Celebration, Advocacy and Inclusion

What's been happening at Epic Arts

This month at Epic Arts we celebrated the 13th Autism and Down Syndrome Day alongside over 300 participants and government partners, proving that students with autism and Down syndrome can participate and thrive when systems make room for them.

World Autism Awareness Day (April 2) reminded us that acceptance goes beyond awareness. At Epic Arts, autistic students learn and create as their authentic selves, through teaching that adapts to different minds, not the other way around.

We also paused for Khmer New Year, reconnecting with family and community before returning to our work with fresh energy.

April showed us what we already know: every life has value when we build systems that prove it.

To all our incredible supporters, thank you. Your continued belief in our mission helps us champion a world where every person counts (EPiC).

Inspiring Stories

Women with Disabilities Leading Change

Epic Arts Café is thrilled to be part of UN Women's WEPs Corporate Action Lab (WEPsCAL) Cambodia where companies co-create practical solutions to advance gender equality.

Here's what we discovered: 80% of our café staff with disabilities already see themselves as leaders. They're training teammates, managing operations, solving problems and building community every single day.

The challenge? Leadership pathways often lack the accessibility support our female staff need to reach their full potential.

So we sat down with our café staff to co-design solutions together. Our goal: by program's end participants will report increased confidence in pursuing leadership opportunities.

Women with disabilities at Epic Arts Café are already leading. Now we're ensuring their leadership is recognized, supported and advanced because when systems support everyone, everyone thrives.


Events and Performances

Dance, Dine, Discover

Epic Arts is launching the Epic Arts Experience in Kampot. An immersive half day journey into inclusive dance, social enterprise and professional arts.

Instead of watching from the sidelines, visitors participate alongside Epic Arts' professional Inclusive Dance Company in accessible movement workshops, learning how the company uses non verbal communication to bridge different abilities.

The experience includes an intimate performance, lunch at Epic Arts Café and a behind-the-scenes look at how our programs fund inclusive education programs.

This isn't charity tourism, it's a professional arts encounter where visitors become students and artists with disabilities are the experts.

The Epic Arts Experience offers conscious travelers a high impact way to engage with Kampot's arts scene while supporting Epic Arts' mission of inclusion and independence.

Opening discounts available soon. Watch this space.

Every Person Counts and every experience proves it.

 

Inclusive Arts

The Ripple Effect

Epic Arts Dance premiered The Ripple Effect, a powerful new climate performance highlighting why disaster preparedness must include people with disabilities.

Deputy Australian Ambassador Bridget Collier and representatives from the Australian Embassy joined 100 audience members at Epic Arts to witness the performance on inclusive climate resilience told through dance and movement.

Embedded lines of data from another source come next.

==> src/rtl/lifo_rd_pkg.sv <==
// Shared types for the LIFO burst reader.
// Holds the FSM state encoding and the skid buffer entry layout.
package lifo_rd_pkg;

   localparam int DATA_W = 8;

   typedef enum logic [1:0] {
      IDLE,
      POP,
      DRAIN,
      DONE
   } state_t;

   typedef struct packed {
      logic [DATA_W-1:0] data;
      logic              sop;
      logic              eop;
   } skid_entry_t;

endpackage

==> src/rtl/stream_skid2.sv <==
// Two-entry valid/ready buffer with fall-through.
// An incoming word is presented at once when the buffer is empty.
module stream_skid2 #(
   parameter int W = 10
) (
   input  logic         clk_i,
   input  logic         srst_n_i,
   input  logic         push_i,
   input  logic [W-1:0] din_i,
   input  logic         ready_i,
   output logic         valid_o,
   output logic [W-1:0] dout_o,
   output logic [1:0]   occ_o
);

   logic [W-1:0] e0;
   logic [W-1:0] e1;
   logic [1:0]   occ;
   logic         take;

   assign valid_o = (occ != 2'd0) || push_i;
   assign dout_o  = (occ != 2'd0) ? e0 : (push_i ? din_i : '0);
   assign take    = valid_o && ready_i;
   assign occ_o   = occ;

   always_ff @(posedge clk_i) begin
      if (!srst_n_i) begin
         occ <= 2'd0;
         e0  <= '0;
         e1  <= '0;
      end else begin
         unique case (occ)
            2'd0: begin
               if (push_i && !take) begin
                  e0  <= din_i;
                  occ <= 2'd1;
               end
            end
            2'd1: begin
               if (push_i && take) begin
                  e0 <= din_i;
               end else if (push_i) begin
                  e1  <= din_i;
                  occ <= 2'd2;
               end else if (take) begin
                  occ <= 2'd0;
               end
            end
            default: begin
               if (take) begin
                  e0 <= e1;
                  if (push_i) e1 <= din_i;
                  else occ <= 2'd1;
               end
            end
         endcase
      end
   end

endmodule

When climate disasters strike, people with disabilities face disproportionate risks: inaccessible evacuation routes, warning systems they can't access, response plans that forget them. The Ripple Effect makes that invisible crisis visible, using art to share experiences and needs of people with disabilities in climate conversations.

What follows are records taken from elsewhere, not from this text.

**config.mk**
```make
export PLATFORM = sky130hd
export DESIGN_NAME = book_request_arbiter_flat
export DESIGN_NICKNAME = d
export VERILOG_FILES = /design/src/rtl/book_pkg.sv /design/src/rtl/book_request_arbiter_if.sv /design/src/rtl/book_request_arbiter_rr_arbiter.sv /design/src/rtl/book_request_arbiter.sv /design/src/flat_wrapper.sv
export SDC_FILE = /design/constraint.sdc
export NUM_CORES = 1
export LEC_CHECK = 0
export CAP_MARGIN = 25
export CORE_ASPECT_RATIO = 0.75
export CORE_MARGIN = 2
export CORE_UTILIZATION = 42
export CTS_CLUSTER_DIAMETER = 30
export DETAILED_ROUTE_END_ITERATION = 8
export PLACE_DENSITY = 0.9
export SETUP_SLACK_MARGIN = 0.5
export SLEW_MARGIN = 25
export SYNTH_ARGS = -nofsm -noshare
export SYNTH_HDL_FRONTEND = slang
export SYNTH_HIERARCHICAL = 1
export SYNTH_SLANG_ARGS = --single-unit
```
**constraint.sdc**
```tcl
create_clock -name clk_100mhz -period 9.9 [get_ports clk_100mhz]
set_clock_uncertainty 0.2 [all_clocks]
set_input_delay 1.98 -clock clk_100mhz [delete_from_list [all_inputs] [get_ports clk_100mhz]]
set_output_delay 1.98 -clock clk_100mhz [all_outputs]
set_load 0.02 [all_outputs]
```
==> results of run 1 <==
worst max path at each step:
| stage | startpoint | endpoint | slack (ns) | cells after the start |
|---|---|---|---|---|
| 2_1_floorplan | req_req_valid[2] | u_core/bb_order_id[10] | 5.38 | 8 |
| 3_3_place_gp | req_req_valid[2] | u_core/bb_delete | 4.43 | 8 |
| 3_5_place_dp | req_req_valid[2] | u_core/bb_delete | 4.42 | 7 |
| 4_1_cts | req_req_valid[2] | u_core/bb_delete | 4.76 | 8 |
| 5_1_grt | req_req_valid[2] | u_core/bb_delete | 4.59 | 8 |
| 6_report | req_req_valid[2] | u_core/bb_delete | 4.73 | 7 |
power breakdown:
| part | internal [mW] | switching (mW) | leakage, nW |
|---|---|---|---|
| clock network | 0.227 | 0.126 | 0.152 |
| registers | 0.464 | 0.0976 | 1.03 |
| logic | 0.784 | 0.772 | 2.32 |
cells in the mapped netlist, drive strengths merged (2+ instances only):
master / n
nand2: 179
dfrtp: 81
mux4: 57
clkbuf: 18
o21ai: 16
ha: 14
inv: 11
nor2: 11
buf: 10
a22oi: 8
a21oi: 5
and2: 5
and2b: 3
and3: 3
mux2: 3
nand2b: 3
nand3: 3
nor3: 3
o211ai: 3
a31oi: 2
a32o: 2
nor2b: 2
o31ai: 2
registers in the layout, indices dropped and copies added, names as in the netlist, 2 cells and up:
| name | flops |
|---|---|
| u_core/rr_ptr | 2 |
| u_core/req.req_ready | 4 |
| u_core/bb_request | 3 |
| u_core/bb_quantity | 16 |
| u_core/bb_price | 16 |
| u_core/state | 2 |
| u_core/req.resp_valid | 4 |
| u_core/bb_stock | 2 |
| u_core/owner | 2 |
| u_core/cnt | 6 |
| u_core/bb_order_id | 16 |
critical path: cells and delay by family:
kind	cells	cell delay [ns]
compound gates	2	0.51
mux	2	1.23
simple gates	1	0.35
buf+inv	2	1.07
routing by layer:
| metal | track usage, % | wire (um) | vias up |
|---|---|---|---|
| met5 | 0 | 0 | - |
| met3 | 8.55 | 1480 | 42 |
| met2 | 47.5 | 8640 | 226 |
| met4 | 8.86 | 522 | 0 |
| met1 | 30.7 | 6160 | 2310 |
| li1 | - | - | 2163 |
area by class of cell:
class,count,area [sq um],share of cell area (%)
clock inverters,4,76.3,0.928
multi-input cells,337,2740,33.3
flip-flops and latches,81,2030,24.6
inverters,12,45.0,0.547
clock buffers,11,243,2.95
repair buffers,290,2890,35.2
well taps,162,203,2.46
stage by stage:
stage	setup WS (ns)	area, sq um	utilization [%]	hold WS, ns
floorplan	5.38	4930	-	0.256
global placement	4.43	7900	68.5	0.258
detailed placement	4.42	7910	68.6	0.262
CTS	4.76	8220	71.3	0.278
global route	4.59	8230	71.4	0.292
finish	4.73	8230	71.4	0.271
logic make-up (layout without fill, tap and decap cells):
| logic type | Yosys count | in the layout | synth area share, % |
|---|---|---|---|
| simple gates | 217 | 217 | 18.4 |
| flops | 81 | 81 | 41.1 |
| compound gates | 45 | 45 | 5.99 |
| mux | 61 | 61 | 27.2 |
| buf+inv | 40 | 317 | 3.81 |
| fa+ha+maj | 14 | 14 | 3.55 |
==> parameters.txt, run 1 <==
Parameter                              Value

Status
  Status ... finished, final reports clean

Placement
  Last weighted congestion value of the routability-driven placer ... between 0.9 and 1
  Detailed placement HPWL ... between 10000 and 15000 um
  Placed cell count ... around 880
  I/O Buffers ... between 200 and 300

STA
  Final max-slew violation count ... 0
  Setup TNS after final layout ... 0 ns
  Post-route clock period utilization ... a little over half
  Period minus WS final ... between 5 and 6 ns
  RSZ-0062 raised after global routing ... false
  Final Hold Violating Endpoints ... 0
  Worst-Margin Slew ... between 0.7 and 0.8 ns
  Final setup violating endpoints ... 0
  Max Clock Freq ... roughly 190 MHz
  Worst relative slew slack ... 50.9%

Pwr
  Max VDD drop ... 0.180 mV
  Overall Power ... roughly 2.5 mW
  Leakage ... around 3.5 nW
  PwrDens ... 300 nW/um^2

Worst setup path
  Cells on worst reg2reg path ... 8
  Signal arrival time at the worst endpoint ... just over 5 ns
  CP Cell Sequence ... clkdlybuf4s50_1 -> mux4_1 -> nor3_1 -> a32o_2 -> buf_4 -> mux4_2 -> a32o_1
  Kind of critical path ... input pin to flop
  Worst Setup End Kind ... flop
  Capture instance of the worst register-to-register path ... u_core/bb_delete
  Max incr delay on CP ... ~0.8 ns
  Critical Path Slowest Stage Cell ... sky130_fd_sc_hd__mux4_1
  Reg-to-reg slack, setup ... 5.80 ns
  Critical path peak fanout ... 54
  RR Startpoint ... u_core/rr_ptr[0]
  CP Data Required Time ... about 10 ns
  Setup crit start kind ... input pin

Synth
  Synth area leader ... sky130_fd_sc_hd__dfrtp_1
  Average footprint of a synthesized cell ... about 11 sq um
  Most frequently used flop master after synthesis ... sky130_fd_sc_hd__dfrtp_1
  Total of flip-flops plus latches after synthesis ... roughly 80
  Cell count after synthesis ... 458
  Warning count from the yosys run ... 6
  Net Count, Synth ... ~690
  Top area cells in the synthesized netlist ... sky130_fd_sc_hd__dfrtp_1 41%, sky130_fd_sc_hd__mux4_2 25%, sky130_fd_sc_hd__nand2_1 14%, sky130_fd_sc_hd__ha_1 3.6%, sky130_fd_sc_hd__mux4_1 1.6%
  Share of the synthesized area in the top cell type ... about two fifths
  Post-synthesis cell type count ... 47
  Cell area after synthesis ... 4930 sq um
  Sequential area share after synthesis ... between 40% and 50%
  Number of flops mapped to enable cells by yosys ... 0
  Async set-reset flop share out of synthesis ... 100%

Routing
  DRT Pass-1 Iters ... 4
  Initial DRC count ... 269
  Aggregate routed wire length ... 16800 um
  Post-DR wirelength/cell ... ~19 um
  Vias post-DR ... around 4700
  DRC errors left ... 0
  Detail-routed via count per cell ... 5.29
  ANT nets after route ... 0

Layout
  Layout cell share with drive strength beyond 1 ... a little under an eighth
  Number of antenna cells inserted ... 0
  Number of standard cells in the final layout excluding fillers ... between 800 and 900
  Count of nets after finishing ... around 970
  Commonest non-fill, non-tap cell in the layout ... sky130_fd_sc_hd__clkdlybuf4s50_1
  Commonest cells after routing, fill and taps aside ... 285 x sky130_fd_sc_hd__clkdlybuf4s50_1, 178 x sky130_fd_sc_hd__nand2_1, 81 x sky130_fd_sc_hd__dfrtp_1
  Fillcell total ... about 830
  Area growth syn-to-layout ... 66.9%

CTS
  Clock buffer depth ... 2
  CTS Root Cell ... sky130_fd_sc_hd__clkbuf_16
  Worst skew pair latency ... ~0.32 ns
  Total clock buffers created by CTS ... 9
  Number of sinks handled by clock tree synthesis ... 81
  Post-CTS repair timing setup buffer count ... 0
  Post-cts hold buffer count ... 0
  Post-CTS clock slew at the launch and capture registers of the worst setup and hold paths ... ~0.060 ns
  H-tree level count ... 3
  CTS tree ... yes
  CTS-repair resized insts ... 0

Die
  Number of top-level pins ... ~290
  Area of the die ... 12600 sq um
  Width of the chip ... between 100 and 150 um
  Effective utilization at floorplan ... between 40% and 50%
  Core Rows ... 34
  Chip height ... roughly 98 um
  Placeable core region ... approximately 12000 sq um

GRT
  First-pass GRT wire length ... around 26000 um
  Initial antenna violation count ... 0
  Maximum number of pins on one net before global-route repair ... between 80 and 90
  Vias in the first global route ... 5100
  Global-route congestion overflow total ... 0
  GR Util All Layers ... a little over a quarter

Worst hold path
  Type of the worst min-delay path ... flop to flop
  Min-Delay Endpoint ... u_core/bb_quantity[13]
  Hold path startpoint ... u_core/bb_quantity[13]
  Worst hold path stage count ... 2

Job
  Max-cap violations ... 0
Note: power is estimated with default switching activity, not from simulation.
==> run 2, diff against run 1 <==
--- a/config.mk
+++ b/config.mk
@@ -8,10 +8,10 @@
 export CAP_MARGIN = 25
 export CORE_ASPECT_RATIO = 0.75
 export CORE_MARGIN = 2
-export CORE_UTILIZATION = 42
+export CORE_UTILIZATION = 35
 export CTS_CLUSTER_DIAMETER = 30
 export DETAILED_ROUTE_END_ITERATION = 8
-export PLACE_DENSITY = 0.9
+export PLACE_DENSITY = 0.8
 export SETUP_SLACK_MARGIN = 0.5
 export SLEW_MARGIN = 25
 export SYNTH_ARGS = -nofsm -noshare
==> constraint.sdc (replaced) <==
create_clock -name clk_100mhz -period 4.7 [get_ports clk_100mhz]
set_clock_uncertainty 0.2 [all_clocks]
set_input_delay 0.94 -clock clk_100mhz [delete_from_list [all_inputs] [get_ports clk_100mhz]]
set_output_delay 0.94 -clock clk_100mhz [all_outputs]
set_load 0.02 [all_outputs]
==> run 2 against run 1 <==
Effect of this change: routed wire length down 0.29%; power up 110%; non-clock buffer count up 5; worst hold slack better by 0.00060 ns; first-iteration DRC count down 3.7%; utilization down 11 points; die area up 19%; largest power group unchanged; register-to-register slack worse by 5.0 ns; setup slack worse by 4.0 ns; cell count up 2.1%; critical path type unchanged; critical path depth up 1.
## src/rtl/uart_tx_feeder.sv

```systemverilog
`default_nettype none
// +----------------------------------------------------------------------------+
// | Module      : uart_tx_feeder                                               |
// | Description : Byte FIFO and launch sequencer in front of a UART            |
// |               transmitter. Buffers fabric writes (up to one per clock) and |
// |               hands them one at a time to the transmitter, waiting for its |
// |               done pulse plus GAP_CLKS idle clocks between launches.       |
// | Ports       : i_Clock, i_Rst_L (async, active-low)                         |
// |               i_Wr_DV/i_Wr_Byte  - fabric write strobe and data            |
// |               i_Clr_Ovf          - synchronous clear of o_Overflow         |
// |               i_TX_Active/Done   - status from the UART transmitter        |
// |               o_TX_DV/o_TX_Byte  - launch pulse and byte to transmitter    |
// |               o_Full/o_Empty/o_Count - FIFO occupancy                      |
// |               o_Overflow         - sticky dropped-write flag               |
// |               o_Busy             - FIFO non-empty or sequencer not idle    |
// | Revision    : 1.0  initial release                                         |
// +----------------------------------------------------------------------------+
module uart_tx_feeder #(
  parameter int DEPTH    = 16,
  parameter int GAP_CLKS = 0
) (
  input  logic                   i_Clock,
  input  logic                   i_Rst_L,
  input  logic                   i_Wr_DV,
  input  logic [7:0]             i_Wr_Byte,
  input  logic                   i_Clr_Ovf,
  input  logic                   i_TX_Active,
  input  logic                   i_TX_Done,
  output logic                   o_TX_DV,
  output logic [7:0]             o_TX_Byte,
  output logic                   o_Full,
  output logic                   o_Empty,
  output logic [$clog2(DEPTH):0] o_Count,
  output logic                   o_Overflow,
  output logic                   o_Busy
);

  localparam int c_PTR_W = $clog2(DEPTH);
  localparam int c_CNT_W = c_PTR_W + 1;
  localparam int c_GAP_W = (GAP_CLKS > 1) ? $clog2(GAP_CLKS + 1) : 1;

  localparam logic [c_PTR_W-1:0] c_PTR_ONE  = c_PTR_W'(1);
  localparam logic [c_CNT_W-1:0] c_CNT_ONE  = c_CNT_W'(1);
  localparam logic [c_CNT_W-1:0] c_CNT_FULL = c_CNT_W'(DEPTH);
  localparam logic [c_CNT_W-1:0] c_CNT_ZERO = '0;
  localparam logic [c_GAP_W-1:0] c_GAP_LOAD = c_GAP_W'(GAP_CLKS);
  localparam logic [c_GAP_W-1:0] c_GAP_ONE  = c_GAP_W'(1);

  typedef enum logic [1:0] {
    ST_IDLE      = 2'd0,
    ST_ISSUE     = 2'd1,
    ST_WAIT_DONE = 2'd2,
    ST_GAP       = 2'd3
  } state_t;

  state_t               r_state;
  logic [7:0]           r_mem [DEPTH];
  logic [c_PTR_W-1:0]   r_wr_ptr;
  logic [c_PTR_W-1:0]   r_rd_ptr;
  logic [c_CNT_W-1:0]   r_count;
  logic [c_GAP_W-1:0]   r_gap_cnt;
  logic                 r_tx_dv;
  logic [7:0]           r_tx_byte;
  logic                 r_overflow;

  logic w_full;
  logic w_empty;
  logic w_wr_en;
  logic w_drop;
  logic w_launch;

  // Full/empty come from the registered count, so a pop in the same edge
  // never makes room for a write that arrives while full.
  assign w_full   = (r_count == c_CNT_FULL);
  assign w_empty  = (r_count == c_CNT_ZERO);
  assign w_wr_en  = i_Wr_DV && !w_full;
  assign w_drop   = i_Wr_DV && w_full;
  assign w_launch = (r_state == ST_IDLE) && !w_empty && !i_TX_Active;

  // Storage array carries no reset; validity is tracked by the count.
  always_ff @(posedge i_Clock) begin
    if (w_wr_en) begin
      r_mem[r_wr_ptr] <= i_Wr_Byte;
    end
  end

  always_ff @(posedge i_Clock or negedge i_Rst_L) begin
    if (!i_Rst_L) begin
      r_wr_ptr   <= '0;
      r_rd_ptr   <= '0;
      r_count    <= '0;
      r_overflow <= 1'b0;
    end else begin
      if (w_wr_en) begin
        r_wr_ptr <= r_wr_ptr + c_PTR_ONE;
      end
      if (w_launch) begin
        r_rd_ptr <= r_rd_ptr + c_PTR_ONE;
      end
      case ({w_wr_en, w_launch})
        2'b10:   r_count <= r_count + c_CNT_ONE;
        2'b01:   r_count <= r_count - c_CNT_ONE;
        default: r_count <= r_count;
      endcase
      // A drop in the same cycle as a clear keeps the flag set.
      if (w_drop) begin
        r_overflow <= 1'b1;
      end else if (i_Clr_Ovf) begin
        r_overflow <= 1'b0;
      end
    end
  end

  always_ff @(posedge i_Clock or negedge i_Rst_L) begin
    if (!i_Rst_L) begin
      r_state   <= ST_IDLE;
      r_gap_cnt <= '0;
      r_tx_dv   <= 1'b0;
      r_tx_byte <= 8'h00;
    end else begin
      r_tx_dv <= 1'b0;
      case (r_state)
        ST_IDLE: begin
          if (w_launch) begin
            r_tx_dv   <= 1'b1;
            r_tx_byte <= r_mem[r_rd_ptr];
            r_state   <= ST_ISSUE;
          end
        end
        ST_ISSUE: begin
          r_state <= ST_WAIT_DONE;
        end
        ST_WAIT_DONE: begin
          if (i_TX_Done) begin
            r_gap_cnt <= c_GAP_LOAD;
            r_state   <= (GAP_CLKS > 0) ? ST_GAP : ST_IDLE;
          end
        end
        ST_GAP: begin
          // Counter was loaded with GAP_CLKS; leaving at 1 yields exactly
          // GAP_CLKS clocks spent in this state.
          if (r_gap_cnt == c_GAP_ONE) begin
            r_state <= ST_IDLE;
          end else begin
            r_gap_cnt <= r_gap_cnt - c_GAP_ONE;
          end
        end
        default: begin
          r_state <= ST_IDLE;
        end
      endcase
    end
  end

  assign o_TX_DV    = r_tx_dv;
  assign o_TX_Byte  = r_tx_byte;
  assign o_Full     = w_full;
  assign o_Empty    = w_empty;
  assign o_Count    = r_count;
  assign o_Overflow = r_overflow;
  assign o_Busy     = (r_state != ST_IDLE) || !w_empty;

endmodule
`default_nettype wire

```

Epic Arts Dance uses performance to push for real change, proving that climate planning without disability voices isn't just incomplete, it's ineffective.

When art meets policy, communities listen differently.

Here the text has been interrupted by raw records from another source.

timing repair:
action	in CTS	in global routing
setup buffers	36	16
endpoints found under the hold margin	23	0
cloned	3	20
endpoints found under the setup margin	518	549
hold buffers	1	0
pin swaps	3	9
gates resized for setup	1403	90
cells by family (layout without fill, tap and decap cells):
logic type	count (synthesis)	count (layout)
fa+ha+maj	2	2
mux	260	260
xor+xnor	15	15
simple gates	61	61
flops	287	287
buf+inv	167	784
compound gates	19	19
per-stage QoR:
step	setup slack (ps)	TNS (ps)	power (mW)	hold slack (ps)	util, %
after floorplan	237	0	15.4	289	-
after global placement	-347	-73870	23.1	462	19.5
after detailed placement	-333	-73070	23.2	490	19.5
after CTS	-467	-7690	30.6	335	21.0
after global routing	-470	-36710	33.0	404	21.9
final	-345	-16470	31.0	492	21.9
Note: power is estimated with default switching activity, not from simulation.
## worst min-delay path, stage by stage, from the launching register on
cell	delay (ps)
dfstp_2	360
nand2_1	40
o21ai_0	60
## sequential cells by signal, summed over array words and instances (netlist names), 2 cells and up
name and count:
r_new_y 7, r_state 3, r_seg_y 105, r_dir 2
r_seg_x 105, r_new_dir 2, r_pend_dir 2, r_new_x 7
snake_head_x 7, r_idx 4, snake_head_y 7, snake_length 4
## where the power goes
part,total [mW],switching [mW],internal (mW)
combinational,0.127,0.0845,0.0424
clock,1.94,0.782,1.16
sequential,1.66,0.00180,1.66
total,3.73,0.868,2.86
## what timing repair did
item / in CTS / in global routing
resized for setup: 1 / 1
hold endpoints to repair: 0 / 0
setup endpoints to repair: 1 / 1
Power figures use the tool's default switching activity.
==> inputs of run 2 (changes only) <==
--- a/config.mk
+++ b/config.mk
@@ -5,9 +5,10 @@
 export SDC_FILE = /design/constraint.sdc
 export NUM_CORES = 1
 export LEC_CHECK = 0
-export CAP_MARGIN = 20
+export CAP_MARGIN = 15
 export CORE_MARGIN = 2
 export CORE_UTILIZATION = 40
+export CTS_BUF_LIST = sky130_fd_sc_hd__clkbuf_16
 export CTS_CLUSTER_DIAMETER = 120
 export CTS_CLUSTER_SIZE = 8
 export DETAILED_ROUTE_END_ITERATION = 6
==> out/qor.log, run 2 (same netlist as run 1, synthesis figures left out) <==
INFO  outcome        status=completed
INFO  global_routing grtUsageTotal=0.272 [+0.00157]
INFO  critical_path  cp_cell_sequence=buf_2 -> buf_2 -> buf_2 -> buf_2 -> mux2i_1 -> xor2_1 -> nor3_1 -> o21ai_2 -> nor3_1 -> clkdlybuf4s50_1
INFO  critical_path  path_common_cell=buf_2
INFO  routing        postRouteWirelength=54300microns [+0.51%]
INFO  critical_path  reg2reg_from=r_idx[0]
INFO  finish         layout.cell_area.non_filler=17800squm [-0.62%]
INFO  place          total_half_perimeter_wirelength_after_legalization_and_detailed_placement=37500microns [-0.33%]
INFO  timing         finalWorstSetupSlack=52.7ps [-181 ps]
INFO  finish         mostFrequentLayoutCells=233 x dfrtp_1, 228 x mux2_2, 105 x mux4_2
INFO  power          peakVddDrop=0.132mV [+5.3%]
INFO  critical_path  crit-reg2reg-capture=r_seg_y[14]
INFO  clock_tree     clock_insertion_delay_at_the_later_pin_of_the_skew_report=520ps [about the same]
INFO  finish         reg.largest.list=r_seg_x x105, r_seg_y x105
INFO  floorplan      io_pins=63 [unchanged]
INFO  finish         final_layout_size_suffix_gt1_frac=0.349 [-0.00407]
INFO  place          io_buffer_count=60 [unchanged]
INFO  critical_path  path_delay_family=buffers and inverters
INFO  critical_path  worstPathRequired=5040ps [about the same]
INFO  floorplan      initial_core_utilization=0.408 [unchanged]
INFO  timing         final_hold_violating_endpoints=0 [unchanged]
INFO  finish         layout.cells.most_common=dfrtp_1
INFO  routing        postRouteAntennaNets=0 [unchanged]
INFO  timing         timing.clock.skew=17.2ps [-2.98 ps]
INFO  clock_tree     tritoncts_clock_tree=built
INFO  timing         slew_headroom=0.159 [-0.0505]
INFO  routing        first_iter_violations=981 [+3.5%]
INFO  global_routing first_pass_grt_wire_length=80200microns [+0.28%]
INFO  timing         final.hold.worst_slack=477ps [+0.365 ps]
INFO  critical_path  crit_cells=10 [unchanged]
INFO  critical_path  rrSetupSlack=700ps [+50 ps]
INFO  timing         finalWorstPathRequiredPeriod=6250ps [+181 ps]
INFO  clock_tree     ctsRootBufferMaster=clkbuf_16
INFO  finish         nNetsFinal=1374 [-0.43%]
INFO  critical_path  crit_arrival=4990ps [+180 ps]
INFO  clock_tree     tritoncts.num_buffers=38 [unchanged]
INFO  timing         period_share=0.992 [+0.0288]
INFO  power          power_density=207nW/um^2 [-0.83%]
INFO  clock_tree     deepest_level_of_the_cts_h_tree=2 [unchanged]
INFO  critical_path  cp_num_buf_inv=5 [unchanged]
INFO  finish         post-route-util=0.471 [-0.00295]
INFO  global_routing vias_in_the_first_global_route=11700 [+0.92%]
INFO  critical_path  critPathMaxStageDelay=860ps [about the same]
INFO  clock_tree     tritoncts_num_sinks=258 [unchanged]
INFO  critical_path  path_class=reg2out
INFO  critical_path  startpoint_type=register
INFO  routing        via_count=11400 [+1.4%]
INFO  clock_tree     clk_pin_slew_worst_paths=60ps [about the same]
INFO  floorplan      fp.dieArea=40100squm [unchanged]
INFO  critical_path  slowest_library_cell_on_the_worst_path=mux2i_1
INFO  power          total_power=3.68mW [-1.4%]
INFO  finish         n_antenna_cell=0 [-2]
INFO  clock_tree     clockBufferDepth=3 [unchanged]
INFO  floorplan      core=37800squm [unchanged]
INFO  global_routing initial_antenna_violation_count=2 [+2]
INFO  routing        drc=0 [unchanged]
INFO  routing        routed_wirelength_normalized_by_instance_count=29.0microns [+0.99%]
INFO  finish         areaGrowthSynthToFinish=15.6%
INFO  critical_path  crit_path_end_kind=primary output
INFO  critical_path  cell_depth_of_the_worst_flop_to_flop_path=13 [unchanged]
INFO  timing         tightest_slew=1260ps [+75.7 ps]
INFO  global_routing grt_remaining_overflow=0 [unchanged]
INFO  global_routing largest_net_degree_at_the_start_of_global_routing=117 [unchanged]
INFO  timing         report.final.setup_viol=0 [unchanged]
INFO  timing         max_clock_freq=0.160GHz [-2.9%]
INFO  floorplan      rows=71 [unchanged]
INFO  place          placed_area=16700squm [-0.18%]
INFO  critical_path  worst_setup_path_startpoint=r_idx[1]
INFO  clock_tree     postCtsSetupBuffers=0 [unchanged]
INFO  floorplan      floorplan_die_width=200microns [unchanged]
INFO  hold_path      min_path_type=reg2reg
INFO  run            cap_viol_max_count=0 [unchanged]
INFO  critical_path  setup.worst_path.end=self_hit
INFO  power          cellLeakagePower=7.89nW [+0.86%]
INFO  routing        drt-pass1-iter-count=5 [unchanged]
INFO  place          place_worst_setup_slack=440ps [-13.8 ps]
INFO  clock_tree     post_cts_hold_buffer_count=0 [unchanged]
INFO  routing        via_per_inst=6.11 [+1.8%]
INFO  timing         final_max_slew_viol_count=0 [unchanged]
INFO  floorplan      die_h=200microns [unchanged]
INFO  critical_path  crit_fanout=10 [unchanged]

This work is supported by the Australian Government (Australian Embassy, Cambodia) through The Asia Foundation's Ponlok Chomnes II: Data and Dialogue for Development in Cambodia program.

 

Impact Update

Kampoul Meas Primary School Becomes Accessible

What happens when 23 decision makers sit down to talk about accessible education? Progress.

Last month Epic Arts convened district governors, education officials, school directors, senior monks and community leaders at Kampoul Meas Primary School to address one critical question: Can we make this school accessible for children with disabilities?

The answer: Yes. Integrated classroom approved for Kampoul Meas Primary School and an accessible classroom and bathroom construction approved.

    This means that children with disabilities in this community will attend their local school, not stay home because buildings weren't designed for them. Families will access support without traveling across the province. Cambodia's education system is expanding to include students it previously excluded.

    Accessibility requires more than goodwill. It requires meetings where officials commit, approvals that allocate resources, construction that follows through and decision makers willing to say yes.

    Twenty three stakeholders said yes.

    This is systems change in action: one school, one community, one decision at a time.

    This work is supported by Caritas Australia through the "Inclusive Education in Kampot" project.